*** EXTRACTED MATERIAL Section Begins ***
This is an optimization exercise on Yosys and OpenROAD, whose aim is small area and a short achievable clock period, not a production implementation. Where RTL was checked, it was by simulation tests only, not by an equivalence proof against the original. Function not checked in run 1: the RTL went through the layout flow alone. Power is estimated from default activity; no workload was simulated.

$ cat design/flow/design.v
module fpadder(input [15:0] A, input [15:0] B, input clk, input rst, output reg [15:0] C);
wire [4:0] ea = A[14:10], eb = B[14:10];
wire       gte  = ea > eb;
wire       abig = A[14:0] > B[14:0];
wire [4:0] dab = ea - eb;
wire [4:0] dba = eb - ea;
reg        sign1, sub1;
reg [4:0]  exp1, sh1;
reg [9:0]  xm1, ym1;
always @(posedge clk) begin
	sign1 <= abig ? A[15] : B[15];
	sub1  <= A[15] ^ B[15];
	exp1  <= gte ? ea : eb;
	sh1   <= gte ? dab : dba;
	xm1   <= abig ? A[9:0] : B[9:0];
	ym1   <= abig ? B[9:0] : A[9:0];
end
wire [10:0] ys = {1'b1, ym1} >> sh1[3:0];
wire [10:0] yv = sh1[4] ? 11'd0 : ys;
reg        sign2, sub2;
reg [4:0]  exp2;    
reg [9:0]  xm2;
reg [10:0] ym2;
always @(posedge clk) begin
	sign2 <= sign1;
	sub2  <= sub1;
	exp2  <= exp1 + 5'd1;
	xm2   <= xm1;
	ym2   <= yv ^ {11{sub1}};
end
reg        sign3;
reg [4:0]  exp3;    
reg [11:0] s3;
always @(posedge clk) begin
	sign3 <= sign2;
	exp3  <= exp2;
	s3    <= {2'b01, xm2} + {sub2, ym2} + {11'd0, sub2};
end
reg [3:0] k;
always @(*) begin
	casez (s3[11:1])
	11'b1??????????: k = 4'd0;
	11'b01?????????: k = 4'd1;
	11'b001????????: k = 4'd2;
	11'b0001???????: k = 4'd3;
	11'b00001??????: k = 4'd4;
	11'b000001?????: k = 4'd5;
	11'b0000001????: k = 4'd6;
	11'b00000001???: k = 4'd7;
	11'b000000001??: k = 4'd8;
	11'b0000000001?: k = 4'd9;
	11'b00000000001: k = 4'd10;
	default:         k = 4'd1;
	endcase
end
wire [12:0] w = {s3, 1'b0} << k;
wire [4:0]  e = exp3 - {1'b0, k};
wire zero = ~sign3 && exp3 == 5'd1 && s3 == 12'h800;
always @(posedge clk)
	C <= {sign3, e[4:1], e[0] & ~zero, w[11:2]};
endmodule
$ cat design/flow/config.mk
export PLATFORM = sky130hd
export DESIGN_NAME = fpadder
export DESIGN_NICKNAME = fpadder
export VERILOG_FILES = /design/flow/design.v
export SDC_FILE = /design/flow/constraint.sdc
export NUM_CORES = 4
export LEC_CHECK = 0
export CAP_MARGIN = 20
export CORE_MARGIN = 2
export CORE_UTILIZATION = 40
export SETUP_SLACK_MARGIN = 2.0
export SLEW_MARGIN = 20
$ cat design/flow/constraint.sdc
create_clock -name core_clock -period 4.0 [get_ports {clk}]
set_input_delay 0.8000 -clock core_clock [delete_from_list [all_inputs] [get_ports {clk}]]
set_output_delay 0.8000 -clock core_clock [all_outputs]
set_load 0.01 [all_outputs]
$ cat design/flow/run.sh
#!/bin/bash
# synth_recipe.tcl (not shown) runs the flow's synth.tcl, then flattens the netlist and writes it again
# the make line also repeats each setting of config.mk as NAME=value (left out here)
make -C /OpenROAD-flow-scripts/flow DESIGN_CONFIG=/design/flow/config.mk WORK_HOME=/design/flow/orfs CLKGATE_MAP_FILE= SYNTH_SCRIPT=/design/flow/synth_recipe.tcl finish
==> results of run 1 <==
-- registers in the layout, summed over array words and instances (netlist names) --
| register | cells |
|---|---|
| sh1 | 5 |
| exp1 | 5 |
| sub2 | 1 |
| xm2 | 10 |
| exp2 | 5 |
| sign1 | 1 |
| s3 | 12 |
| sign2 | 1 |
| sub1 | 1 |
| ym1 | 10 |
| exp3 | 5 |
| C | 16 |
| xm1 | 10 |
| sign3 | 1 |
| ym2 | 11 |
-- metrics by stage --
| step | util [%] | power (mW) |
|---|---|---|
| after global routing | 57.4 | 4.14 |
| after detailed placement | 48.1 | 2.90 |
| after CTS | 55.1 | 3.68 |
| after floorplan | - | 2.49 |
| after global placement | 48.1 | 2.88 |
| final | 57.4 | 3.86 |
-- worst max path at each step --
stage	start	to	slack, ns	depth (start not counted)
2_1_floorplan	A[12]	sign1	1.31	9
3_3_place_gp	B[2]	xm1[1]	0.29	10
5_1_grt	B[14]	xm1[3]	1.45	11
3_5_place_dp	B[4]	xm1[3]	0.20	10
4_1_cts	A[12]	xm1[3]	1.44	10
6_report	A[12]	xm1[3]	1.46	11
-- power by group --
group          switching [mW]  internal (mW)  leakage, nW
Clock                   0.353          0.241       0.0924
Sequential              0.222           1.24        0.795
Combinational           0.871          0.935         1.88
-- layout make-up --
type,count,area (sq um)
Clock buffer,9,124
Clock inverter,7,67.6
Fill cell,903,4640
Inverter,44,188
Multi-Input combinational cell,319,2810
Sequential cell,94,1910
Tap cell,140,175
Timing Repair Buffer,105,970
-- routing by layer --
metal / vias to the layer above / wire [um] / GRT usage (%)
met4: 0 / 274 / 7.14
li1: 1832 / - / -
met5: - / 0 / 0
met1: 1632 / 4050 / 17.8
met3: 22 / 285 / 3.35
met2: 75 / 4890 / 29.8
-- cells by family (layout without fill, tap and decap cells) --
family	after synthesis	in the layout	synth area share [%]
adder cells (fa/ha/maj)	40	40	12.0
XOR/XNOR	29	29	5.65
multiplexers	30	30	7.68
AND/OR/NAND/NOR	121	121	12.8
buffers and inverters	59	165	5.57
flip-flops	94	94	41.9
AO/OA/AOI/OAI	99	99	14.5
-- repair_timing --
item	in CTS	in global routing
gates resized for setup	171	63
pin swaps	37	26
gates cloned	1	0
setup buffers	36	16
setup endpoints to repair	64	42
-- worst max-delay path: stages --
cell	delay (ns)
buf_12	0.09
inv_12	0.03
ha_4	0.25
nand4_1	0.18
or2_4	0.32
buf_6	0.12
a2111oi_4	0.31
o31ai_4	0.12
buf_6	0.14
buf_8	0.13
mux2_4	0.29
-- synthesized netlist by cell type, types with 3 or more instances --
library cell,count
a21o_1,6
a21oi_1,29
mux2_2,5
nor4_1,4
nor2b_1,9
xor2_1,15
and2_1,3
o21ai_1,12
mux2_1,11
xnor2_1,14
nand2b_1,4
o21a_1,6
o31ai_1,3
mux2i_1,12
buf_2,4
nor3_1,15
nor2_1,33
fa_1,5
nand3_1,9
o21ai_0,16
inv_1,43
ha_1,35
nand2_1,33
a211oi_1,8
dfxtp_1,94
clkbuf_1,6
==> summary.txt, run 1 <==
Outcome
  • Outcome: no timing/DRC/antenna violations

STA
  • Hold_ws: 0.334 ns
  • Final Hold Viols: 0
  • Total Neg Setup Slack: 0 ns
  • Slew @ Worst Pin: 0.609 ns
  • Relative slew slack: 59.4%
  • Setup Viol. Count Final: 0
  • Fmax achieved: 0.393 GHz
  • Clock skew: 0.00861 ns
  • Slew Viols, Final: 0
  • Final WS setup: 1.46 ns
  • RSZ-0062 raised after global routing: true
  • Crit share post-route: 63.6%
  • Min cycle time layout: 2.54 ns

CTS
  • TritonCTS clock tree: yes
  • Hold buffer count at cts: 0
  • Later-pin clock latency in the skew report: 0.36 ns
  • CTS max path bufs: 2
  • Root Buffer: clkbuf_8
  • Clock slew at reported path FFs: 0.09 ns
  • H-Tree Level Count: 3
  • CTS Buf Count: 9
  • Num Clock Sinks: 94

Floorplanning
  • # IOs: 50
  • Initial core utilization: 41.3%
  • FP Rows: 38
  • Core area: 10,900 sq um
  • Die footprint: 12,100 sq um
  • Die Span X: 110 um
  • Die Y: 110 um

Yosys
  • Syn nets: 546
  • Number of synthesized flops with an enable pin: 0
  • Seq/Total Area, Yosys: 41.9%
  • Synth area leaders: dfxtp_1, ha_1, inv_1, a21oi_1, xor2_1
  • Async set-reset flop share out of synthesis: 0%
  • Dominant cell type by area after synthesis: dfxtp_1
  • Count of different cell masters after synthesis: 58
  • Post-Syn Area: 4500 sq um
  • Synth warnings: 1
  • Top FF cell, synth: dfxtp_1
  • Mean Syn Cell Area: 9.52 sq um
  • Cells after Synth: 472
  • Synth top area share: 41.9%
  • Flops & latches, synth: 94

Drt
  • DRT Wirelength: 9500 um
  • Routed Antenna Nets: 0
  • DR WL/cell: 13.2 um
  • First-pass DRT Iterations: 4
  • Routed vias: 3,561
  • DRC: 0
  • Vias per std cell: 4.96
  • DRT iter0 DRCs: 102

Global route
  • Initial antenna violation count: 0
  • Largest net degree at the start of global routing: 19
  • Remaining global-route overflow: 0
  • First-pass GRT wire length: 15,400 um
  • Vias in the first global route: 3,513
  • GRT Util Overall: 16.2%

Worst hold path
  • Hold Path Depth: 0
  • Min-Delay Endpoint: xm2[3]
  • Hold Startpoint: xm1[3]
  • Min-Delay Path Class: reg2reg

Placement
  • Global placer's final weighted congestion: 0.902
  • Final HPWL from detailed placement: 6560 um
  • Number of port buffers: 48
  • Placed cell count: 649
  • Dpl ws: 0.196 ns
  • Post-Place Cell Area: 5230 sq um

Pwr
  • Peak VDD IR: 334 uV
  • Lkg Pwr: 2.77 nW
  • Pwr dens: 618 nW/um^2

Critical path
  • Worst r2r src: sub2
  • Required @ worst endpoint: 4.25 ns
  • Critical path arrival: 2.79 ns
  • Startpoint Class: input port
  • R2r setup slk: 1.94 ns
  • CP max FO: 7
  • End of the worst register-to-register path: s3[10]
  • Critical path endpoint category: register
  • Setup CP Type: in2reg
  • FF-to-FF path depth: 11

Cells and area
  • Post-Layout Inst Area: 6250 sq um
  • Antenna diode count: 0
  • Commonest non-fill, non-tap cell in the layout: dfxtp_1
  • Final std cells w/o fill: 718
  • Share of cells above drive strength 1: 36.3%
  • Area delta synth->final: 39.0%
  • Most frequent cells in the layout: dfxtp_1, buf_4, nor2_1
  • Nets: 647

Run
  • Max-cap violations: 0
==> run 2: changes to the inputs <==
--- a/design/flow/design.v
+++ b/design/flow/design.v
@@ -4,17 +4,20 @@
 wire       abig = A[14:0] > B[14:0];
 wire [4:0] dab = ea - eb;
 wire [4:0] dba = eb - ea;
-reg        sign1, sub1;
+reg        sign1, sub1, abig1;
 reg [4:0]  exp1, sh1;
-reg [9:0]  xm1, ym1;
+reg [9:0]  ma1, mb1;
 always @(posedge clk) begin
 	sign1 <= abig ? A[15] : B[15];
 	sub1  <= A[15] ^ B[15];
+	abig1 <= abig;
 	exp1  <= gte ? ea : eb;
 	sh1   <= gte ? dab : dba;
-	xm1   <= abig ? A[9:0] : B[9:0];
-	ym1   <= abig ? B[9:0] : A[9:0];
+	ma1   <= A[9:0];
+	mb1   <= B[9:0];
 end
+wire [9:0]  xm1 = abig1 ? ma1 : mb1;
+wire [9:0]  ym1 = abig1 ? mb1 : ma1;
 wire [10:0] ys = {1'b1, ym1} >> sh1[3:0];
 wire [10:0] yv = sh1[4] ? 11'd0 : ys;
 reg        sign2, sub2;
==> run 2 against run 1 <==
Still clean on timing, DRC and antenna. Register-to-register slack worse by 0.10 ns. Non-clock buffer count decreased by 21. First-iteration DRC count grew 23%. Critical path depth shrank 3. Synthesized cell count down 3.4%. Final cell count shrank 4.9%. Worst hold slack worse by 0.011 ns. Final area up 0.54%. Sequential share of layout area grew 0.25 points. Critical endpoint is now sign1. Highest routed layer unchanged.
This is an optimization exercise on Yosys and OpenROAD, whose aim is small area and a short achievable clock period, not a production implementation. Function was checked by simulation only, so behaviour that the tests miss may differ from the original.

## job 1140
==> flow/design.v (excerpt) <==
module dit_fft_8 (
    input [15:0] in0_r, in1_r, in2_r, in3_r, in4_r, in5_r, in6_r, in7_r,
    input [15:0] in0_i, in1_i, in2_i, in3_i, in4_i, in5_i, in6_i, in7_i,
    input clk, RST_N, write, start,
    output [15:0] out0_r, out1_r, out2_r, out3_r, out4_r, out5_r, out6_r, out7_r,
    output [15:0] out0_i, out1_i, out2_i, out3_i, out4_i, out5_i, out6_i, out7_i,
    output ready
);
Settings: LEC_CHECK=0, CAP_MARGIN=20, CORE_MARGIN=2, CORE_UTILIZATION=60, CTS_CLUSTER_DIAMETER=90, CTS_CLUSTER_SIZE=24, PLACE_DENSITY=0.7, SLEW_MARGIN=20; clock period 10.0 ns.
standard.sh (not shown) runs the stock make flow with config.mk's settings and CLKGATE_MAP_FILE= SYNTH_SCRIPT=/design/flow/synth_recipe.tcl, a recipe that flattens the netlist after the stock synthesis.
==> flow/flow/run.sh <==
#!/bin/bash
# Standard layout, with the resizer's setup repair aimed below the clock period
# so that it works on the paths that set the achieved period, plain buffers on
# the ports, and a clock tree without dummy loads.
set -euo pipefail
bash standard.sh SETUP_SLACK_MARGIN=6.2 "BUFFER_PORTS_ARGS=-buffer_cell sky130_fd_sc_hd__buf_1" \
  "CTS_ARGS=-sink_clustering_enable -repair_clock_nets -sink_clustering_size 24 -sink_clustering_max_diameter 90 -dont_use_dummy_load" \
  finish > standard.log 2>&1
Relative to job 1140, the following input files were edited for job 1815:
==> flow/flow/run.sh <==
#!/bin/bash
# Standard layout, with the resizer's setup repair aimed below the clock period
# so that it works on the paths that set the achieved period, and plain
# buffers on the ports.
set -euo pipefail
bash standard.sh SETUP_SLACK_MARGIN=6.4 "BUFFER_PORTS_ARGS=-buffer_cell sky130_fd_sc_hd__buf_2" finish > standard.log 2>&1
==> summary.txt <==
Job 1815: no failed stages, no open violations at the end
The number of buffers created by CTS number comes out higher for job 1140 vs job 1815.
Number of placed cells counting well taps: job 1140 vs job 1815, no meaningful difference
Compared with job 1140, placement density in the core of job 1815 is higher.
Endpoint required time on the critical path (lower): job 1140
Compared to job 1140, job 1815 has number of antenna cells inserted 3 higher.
*** EXTRACTED MATERIAL Section Ends ***
* ACTIVITY
In the data, count the lines that include the string "without", then give that number and nothing more.

* SOLVED PROBLEM
2